Brief: Transcribe the stretch of entries below from the line with "rdp_tmr_if.tmr t" through the line with "endmodule : rdp_pg_timer", exactly and with both ends included; leave out all other lines.

Study material:

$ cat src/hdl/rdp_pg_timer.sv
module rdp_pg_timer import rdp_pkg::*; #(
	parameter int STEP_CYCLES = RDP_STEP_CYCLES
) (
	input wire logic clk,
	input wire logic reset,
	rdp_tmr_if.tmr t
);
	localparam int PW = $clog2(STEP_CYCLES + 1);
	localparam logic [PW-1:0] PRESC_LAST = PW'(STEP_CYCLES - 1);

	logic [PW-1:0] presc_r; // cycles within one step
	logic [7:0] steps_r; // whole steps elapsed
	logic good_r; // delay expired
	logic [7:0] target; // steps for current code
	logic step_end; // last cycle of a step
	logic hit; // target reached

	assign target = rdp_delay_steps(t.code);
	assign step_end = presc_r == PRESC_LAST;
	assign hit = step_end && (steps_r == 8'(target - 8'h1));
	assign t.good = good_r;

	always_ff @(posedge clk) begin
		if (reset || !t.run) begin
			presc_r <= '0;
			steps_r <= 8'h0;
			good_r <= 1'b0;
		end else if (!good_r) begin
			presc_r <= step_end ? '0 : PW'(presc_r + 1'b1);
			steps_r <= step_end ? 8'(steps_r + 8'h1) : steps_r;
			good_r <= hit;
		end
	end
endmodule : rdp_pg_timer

==

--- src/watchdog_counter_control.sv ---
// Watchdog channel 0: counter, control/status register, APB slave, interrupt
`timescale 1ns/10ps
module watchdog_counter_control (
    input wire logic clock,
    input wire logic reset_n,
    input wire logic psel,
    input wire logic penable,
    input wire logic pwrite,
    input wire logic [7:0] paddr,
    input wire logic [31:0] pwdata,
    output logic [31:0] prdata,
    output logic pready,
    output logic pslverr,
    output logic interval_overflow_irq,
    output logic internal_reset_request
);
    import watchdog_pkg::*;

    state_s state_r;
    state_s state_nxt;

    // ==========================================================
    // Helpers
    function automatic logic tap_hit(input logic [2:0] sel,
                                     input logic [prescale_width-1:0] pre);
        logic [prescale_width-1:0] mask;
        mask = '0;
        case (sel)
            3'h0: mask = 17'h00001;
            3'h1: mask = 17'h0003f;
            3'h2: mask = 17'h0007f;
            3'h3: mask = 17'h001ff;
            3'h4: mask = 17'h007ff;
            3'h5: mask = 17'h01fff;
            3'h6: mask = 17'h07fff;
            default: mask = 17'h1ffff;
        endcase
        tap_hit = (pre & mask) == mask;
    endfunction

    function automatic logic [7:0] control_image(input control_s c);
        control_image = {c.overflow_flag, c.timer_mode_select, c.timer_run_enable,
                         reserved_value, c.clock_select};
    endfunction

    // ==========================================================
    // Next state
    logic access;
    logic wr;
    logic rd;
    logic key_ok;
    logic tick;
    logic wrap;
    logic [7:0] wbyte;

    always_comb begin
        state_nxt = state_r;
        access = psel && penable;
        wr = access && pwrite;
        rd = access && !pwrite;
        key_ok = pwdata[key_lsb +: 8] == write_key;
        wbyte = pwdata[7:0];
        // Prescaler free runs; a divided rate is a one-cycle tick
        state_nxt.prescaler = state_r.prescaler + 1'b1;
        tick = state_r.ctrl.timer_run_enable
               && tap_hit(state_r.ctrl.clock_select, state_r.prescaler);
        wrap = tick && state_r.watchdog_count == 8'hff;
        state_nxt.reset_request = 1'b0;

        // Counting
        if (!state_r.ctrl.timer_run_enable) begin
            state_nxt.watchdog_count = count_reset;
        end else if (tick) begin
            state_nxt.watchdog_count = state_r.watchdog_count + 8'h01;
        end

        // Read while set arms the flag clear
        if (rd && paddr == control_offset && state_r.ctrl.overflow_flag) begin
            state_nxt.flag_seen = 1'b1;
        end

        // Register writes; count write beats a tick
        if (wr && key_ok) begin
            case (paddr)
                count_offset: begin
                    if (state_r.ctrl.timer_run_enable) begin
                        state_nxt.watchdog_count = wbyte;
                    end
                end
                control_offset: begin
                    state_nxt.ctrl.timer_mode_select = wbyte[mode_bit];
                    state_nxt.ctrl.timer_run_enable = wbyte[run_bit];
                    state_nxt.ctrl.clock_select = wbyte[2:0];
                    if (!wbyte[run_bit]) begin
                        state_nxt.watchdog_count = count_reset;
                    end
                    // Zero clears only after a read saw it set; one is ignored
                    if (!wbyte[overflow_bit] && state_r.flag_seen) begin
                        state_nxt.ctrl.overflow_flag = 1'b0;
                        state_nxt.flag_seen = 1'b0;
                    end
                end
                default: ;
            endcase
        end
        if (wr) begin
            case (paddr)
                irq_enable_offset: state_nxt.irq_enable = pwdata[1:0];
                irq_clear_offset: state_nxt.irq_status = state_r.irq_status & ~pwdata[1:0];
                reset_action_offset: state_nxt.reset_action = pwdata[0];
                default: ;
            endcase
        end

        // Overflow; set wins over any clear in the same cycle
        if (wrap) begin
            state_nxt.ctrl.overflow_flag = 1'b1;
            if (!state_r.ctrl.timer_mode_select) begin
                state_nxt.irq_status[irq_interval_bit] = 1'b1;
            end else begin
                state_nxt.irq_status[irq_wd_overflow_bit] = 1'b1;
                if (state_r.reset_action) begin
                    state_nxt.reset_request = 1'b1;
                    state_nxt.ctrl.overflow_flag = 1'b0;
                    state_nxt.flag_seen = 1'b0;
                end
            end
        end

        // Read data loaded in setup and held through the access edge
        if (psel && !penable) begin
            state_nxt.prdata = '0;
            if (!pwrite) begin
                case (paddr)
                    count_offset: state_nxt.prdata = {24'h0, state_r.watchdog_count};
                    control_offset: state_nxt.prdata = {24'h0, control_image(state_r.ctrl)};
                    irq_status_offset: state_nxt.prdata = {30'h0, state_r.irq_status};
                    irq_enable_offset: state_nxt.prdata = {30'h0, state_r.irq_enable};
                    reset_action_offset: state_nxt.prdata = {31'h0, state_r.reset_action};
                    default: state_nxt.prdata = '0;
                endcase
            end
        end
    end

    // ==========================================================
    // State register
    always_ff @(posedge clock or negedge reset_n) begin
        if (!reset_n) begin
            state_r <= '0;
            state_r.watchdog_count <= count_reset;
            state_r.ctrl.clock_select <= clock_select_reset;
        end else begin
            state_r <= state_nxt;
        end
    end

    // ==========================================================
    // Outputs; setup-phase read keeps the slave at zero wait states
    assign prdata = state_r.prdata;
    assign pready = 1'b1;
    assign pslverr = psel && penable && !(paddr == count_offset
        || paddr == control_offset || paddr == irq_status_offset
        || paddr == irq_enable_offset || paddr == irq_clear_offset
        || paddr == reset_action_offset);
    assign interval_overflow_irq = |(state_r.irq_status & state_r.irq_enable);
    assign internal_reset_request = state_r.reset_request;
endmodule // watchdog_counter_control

Answer to this task:
	rdp_tmr_if.tmr t
);
	localparam int PW = $clog2(STEP_CYCLES + 1);
	localparam logic [PW-1:0] PRESC_LAST = PW'(STEP_CYCLES - 1);

	logic [PW-1:0] presc_r; // cycles within one step
	logic [7:0] steps_r; // whole steps elapsed
	logic good_r; // delay expired
	logic [7:0] target; // steps for current code
	logic step_end; // last cycle of a step
	logic hit; // target reached

	assign target = rdp_delay_steps(t.code);
	assign step_end = presc_r == PRESC_LAST;
	assign hit = step_end && (steps_r == 8'(target - 8'h1));
	assign t.good = good_r;

	always_ff @(posedge clk) begin
		if (reset || !t.run) begin
			presc_r <= '0;
			steps_r <= 8'h0;
			good_r <= 1'b0;
		end else if (!good_r) begin
			presc_r <= step_end ? '0 : PW'(presc_r + 1'b1);
			steps_r <= step_end ? 8'(steps_r + 8'h1) : steps_r;
			good_r <= hit;
		end
	end
endmodule : rdp_pg_timer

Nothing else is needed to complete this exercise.